Ingiunzione a carico di un condominio moroso sospesa, la replica di Abbanoa: «Pronti al ricorso»
Il gestore del servizio idrico: «Non c’è un pericolo di effetto domino, caso singolo»
Oristano Abbanoa valuterà di presentare ricorso contro il provvedimento del Tribunale di Oristano che ha sospeso l’esecuzione di un’ingiunzione a carico di un condominio moroso. Il gestore unico del servizio idrico replica alla tesi sostenuta dagli avvocati Valerio Martis ed Ezio Ullasci, legali del condominio, che a seguito dell’ordinanza cautelare del giudice Andrea Vigorito avevano ipotizzato un potenziale effetto domino sulle procedure di riscossione forzata nell’intera isola. «Si tratta di un’ordinanza sospensiva e quindi non di una sentenza definitiva: non fa giurisprudenza e rimane applicata al singolo caso – si legge in una notadiffusa ieri –. Anche la legittimità di quanto richiesto, per aver usufruito del servizio idrico integrato senza pagare quanto dovuto, non è stata messa in dubbio dal giudice».
Sul ricorso alle ingiunzioni fiscali, la società specifica che si tratta di uno strumento utilizzato «nei casi estremi per recuperare quanto dovuto per il servizio regolarmente garantito», e aggiunge che «sono ormai numerosi i provvedimenti dei Tribunali che ne confermano la legittimità. Sono ormai numerose le sentenze da parte dei giudici di pace e dei Tribunali ordinari anche in composizione collegiale: i giudici hanno sottolineato in più occasioni la correttezza delle azioni di recupero crediti del Gestore».
Abbanoa mette in luce la complessità dello scenario regionale legato ai mancati pagamenti: «In Sardegna il fenomeno della morosità per il servizio idrico è molto elevato con fatture mai saldate risalenti a diversi anni. Per queste vecchie posizioni, le ingiunzioni vengono applicate dopo aver sollecitato anche più volte le singole fatture e aver eseguito una scrupolosa verifica sulla presenza di contestazioni: reclami, conciliazioni o contenziosi legali. Se le fatture insolute risalgono a diversi anni fa, vuol dire che sono già state oggetto, con solleciti, di interruzione della prescrizione biennale o quinquennale».
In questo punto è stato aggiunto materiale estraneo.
What follows belongs to an exercise in optimizing a design on an open flow for a short achievable clock period and few clock cycles; a production flow would make more cautious choices. Only simulation tests tie the RTL to the original design; equivalence was not proved.

==> run a: inputs <==
## avion_core
module avion_core (
    input  wire        clk,
    input  wire        rst,         
    input  wire [15:0] len,         
    output reg         mem_rd,
    output reg  [15:0] mem_addr,
    input  wire [7:0]  mem_data,
    input  wire        stop,
    output reg         delay_req,
    input  wire        delay_ack,
    output reg         ev_valid,
    output reg  [7:0]  ev_op,
    output reg  [7:0]  ev_a,
    output reg  [7:0]  ev_b,
    output reg  [7:0]  ev_c,
    output reg         ev_flag,
    output reg  [2:0]  status,
    output reg  [15:0] pc,
    output reg  [1:0]  epoch,
    output reg         ledger,
    output wire [5:0]  sp,
    input  wire [5:0]  dbg_sel,
    output wire [15:0] dbg_data
);
==> flow/config.mk <==
export PLATFORM = sky130hd
export DESIGN_NAME = avion_core
export DESIGN_NICKNAME = avion_core
export VERILOG_FILES = /design/flow/design.v
export SDC_FILE = /design/flow/constraint.sdc
export NUM_CORES = 4
export LEC_CHECK = 0
export ABC_CLOCK_PERIOD_IN_PS = 4000
export CAP_MARGIN = 20
export CORE_MARGIN = 2
export CORE_UTILIZATION = 50
export SETUP_SLACK_MARGIN = 5
export SLEW_MARGIN = 20
export SYNTH_HIERARCHICAL = 1
==> flow/constraint.sdc <==
create_clock -name core_clock -period 10.0 [get_ports {clk}]
set_input_delay 2.0000 -clock core_clock [delete_from_list [all_inputs] [get_ports {clk}]]
set_output_delay 2.0000 -clock core_clock [all_outputs]
set_load 0.01 [all_outputs]
run.sh (not shown) runs the stock make flow with config.mk's settings and CLKGATE_MAP_FILE= SYNTH_SCRIPT=/design/flow/synth_recipe.tcl, a recipe that flattens the netlist after the stock synthesis.
==> run b: changes against run a <==
--- a/flow/design.v
+++ b/flow/design.v
@@ -193,16 +193,14 @@
     wire [7:0]  dist3 = ix3 - mem_addr[7:0];
     wire        cov0 = (tv && ra[7:0] == ix0) || (mem_rd && dist0 <= 8'd2);
     wire        cov1 = (tv && ra[7:0] == ix1) || (mem_rd && dist1 <= 8'd2);
     wire        cov2 = (tv && ra[7:0] == ix2) || (mem_rd && dist2 <= 8'd2);
     wire        cov3 = (tv && ra[7:0] == ix3) || (mem_rd && dist3 <= 8'd2);
     wire [7:0]  miss_a   = !h0 ? ix0 : !h1 ? ix1 : !h2 ? ix2 : ix3;
     wire        miss_cov = !h0 ? cov0 : !h1 ? cov1 : !h2 ? cov2 : cov3;
-    reg         mreq;
-    reg  [7:0]  mreq_a;
     reg         ir_v;
     reg  [1:0]  ir_k;
     reg  [7:0]  ir_op, ir_b1, ir_b2, ir_b3;
     reg  [15:0] ir_nx;                  
     reg         o_set, o_push, o_pop, o_print, o_init, o_cj, o_tp, o_ret, o_defer, o_purge;
     reg  [15:0] ir_rnx;                 
     reg  [7:0]  ir_n0, ir_n1, ir_n2, ir_n3;    
@@ -210,14 +208,24 @@
     reg  [7:0]  x [0:15];
     reg  [7:0]  stk [0:31];
     reg  [5:0]  sp_r;
     assign sp = sp_r;
     wire [7:0]  stk_top  = stk[sp_r[4:0] - 5'd1];
     wire        sp_empty = (sp_r == 6'd0);
     wire        sp_full  = (sp_r == 6'd32);
+    reg  [7:0]  dbg_o;
+    integer     k;
+    always @(*) begin
+        dbg_o = 8'd0;
+        for (k = 0; k < 16; k = k + 1)
+            dbg_o = dbg_o | ({8{dbg_sel == k}} & x[k]);
+        for (k = 0; k < 32; k = k + 1)
+            dbg_o = dbg_o | ({8{dbg_sel == 32 + k}} & stk[k]);
+    end
+    assign dbg_data = {8'd0, dbg_o};
     wire        hold    = delay_req && !delay_ack;
     wire        ex_go   = (status == ST_RUNNING) && !hold && run;
     wire        ex_take = ex_go && ir_v;
     wire        is_ins  = (ir_k == K_INSTR);
     wire [7:0]  r_val   = (ir_b1[7:4] == 4'd0) ? x[ir_b1[3:0]] : 8'd0;
     wire        taken   = o_cj && (r_val == ir_b2);
     wire        oob     = ($signed(ir_b3) > $signed(ir_hi)) || ($signed(ir_b3) < $signed(ir_lo));
@@ -226,26 +234,14 @@
     wire        redir   = ex_ok && taken;
     wire [15:0] sx3     = {{8{ir_b3[7]}}, ir_b3};
     wire [15:0] tgt     = ir_nx + sx3;
     wire [15:0] rem_t   = ir_rnx - sx3;
     wire [7:0]  t0 = ir_n0 + ir_b3, t1 = ir_n1 + ir_b3, t2 = ir_n2 + ir_b3, t3 = ir_n3 + ir_b3;
     wire        tgt_cached = cv[t0] || (rem_t == 16'd0) ||
                              (tv && ra[7:0] == t0) || (mem_rd && mem_addr[7:0] == t0);
-    avion_dbg u_dbg (
-        .clk     (clk),
-        .rst     (rst),
-        .xwe     (ex_ok && o_set && ir_b1[7:4] == 4'd0),
-        .xwi     (ir_b1[3:0]),
-        .xwd     (ir_b2),
-        .swe     (ex_ok && o_push),
-        .swi     (sp_r[4:0]),
-        .swd     (ir_b1),
-        .dbg_sel (dbg_sel),
-        .dbg_data(dbg_data)
-    );
     wire        ir_free  = !ir_v || ex_take;
     wire        if_load  = ir_free && if_instr && !redir;
     integer i;
     always @(posedge clk) begin
         len_r <= len;
         if (tv) begin
             cd[ra[7:0]] <= mem_data;
@@ -260,16 +256,14 @@
             epoch     <= 2'd0;
             ledger    <= 1'b0;
             sp_r      <= 6'd0;
             for (i = 0; i < 16; i = i + 1)
                 x[i] <= 8'd0;
             cv        <= 256'd0;
             cnt       <= 9'd0;
-            mreq      <= 1'b0;
-            mreq_a    <= 8'd0;
             mem_addr  <= 16'd0;
             mem_rd    <= (len != 16'd0);
             tv        <= 1'b0;
             ra        <= 16'd0;
             pf        <= 16'd0;
             ix0       <= 8'd0;
             ix1       <= 8'd1;
@@ -315,17 +309,16 @@
                 cv[ra[7:0]] <= 1'b1;
             tv <= mem_rd;
             ra <= mem_addr;
             if (sm) begin
                 if (redir && !tgt_cached) begin
                     mem_addr <= tgt;
                     mem_rd   <= 1'b1;
-                end else if (!redir && mreq && !(tv && ra[7:0] == mreq_a) &&
-                             !(mem_rd && mem_addr[7:0] == mreq_a)) begin
-                    mem_addr <= {8'd0, mreq_a};
+                end else if (!redir && if_miss && !miss_cov) begin
+                    mem_addr <= {8'd0, miss_a};
                     mem_rd   <= 1'b1;
                 end else if (mem_rd) begin
                     mem_addr <= mem_addr + 16'd1;
                     mem_rd   <= (mem_addr + 16'd1 != len_r);
                 end
             end else begin
                 if (redir) begin
@@ -335,16 +328,14 @@
                 end else if (mem_rd) begin
                     mem_addr <= mem_addr + 16'd1;
                     mem_rd   <= (mem_addr + 16'd1 != len_r) && (cnt < 9'd120);
                 end else begin
                     mem_rd   <= (mem_addr != len_r) && (cnt < 9'd120);
                 end
             end
-            mreq   <= if_miss && !miss_cov && !redir;
-            mreq_a <= miss_a;
             if (redir)
                 cnt <= 9'd0;
             else if (if_load)
                 cnt <= cnt + {8'd0, tv} - {7'd0, dn} - 9'd1;
             else
                 cnt <= cnt + {8'd0, tv};
             if (redir) begin
@@ -450,99 +441,7 @@
                         end
                     end
                 end
             end
         end
     end
 endmodule
-module avion_dbg (
-    input  wire         clk,
-    input  wire         rst,
-    input  wire         xwe,
-    input  wire [3:0]   xwi,
-    input  wire [7:0]   xwd,
-    input  wire         swe,
-    input  wire [4:0]   swi,
-    input  wire [7:0]   swd,
-    input  wire [5:0]   dbg_sel,
-    output wire [15:0]  dbg_data
-);
-    reg  [7:0] xc [0:15];
-    reg  [7:0] sc [0:31];
-    integer i;
-    always @(posedge clk) begin
-        if (rst) begin
-            for (i = 0; i < 16; i = i + 1)
-                xc[i] <= 8'd0;
-        end else if (xwe) begin
-            xc[xwi] <= xwd;
-        end
-        if (!rst && swe)
-            sc[swi] <= swd;
-    end
-    wire [127:0] xs;
-    wire [255:0] ms;
-    genvar g;
-    generate
-        for (g = 0; g < 16; g = g + 1) begin : g_xs
-            assign xs[8*g +: 8] = xc[g];
-        end
-        for (g = 0; g < 32; g = g + 1) begin : g_ms
-            assign ms[8*g +: 8] = sc[g];
-        end
-    endgenerate
-    wire [7:0] hi, lo;
-    avion_dec3 u_hi (.a(dbg_sel[5:3]), .y(hi));
-    avion_dec3 u_lo (.a(dbg_sel[2:0]), .y(lo));
-    wire [383:0] dat = {ms, xs};
-    wire [383:0] t;           
-    genvar e, b, q;
-    generate
-        for (e = 0; e < 48; e = e + 1) begin : g_e
-            for (b = 0; b < 8; b = b + 1) begin : g_b
-                avion_nand3 u_t (
-                    .a(hi[(e < 16) ? (e >> 3) : ((e + 16) >> 3)]),
-                    .b(lo[e & 7]),
-                    .c(dat[8*e + b]),
-                    .y(t[8*e + b])
-                );
-            end
-        end
-        for (b = 0; b < 8; b = b + 1) begin : g_o
-            wire [11:0] u;
-            wire [3:0]  v;
-            for (q = 0; q < 12; q = q + 1) begin : g_u
-                avion_nand4 u_u (.a(t[8*(4*q) + b]), .b(t[8*(4*q+1) + b]),
-                                 .c(t[8*(4*q+2) + b]), .d(t[8*(4*q+3) + b]), .y(u[q]));
-            end
-            for (q = 0; q < 4; q = q + 1) begin : g_v
-                avion_nor3 u_v (.a(u[3*q]), .b(u[3*q+1]), .c(u[3*q+2]), .y(v[q]));
-            end
-            avion_nand4 u_w (.a(v[0]), .b(v[1]), .c(v[2]), .d(v[3]), .y(dbg_data[b]));
-        end
-    endgenerate
-    assign dbg_data[15:8] = 8'd0;
-endmodule
-module avion_dec3 (
-    input  wire [2:0] a,
-    output wire [7:0] y
-);
-    assign y = 8'd1 << a;
-endmodule
-module avion_nand3 (
-    input  wire a, b, c,
-    output wire y
-);
-    assign y = !(a && b && c);
-endmodule
-module avion_nand4 (
-    input  wire a, b, c, d,
-    output wire y
-);
-    assign y = !(a && b && c && d);
-endmodule
-module avion_nor3 (
-    input  wire a, b, c,
-    output wire y
-);
-    assign y = !(a || b || c);
-endmodule
- CORE_UTILIZATION: 50 -> 40
- SYNTH_HIERARCHICAL: 1 -> default
==> flow_summary.toml <==
[outcome]
status = "timing/DRC/antenna clean"

[finish]
seq-cell-share_pct = 43.5
design.seq.count = 3765
final_common_cell = "mux4_2"
finalInstanceArea_mm2 = 0.248

[grt]
use_met1_pct = 40.8
grt_pass1_wl_mm = 1180

[place]
dp.cells = 19222

[pwr]
seq_power_uw = 17300
clock_power_share_pct = 42.0
powerClk_uw = 16200

[timing]
finalCriticalPeriod_ns = 6.06
max_freq_mhz = 165
The numbers above come from run b.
Il rigore nelle procedure di riscossione viene motivato con la necessità di garantire la stabilità economica del sistema idrico sardo: «Abbanoa opera con il sistema del “full cost recovery”: vuol dire che il servizio si deve reggere su quanto incassato dalle bollette – si legge ancora –. Per questo motivo anche l’azione di recupero crediti è fondamentale per garantire la normale conduzione di reti e impianti». La società fa sapere inoltre: «Le ingiunzioni riguardano una netta minoranza delle utenze: poco più dell’1 per cento, circa 9mila utenze, con importi medi superiori ai 5mila euro. Di norma, soltanto l’8 per cento delle ingiunzioni si trasforma in esecuzione: questo perché la stragrande maggioranza dei clienti morosi riconosce il debito e si regolarizza».
La discussione di merito sulla vertenza resta fissata per l’udienza del 14 maggio 2027.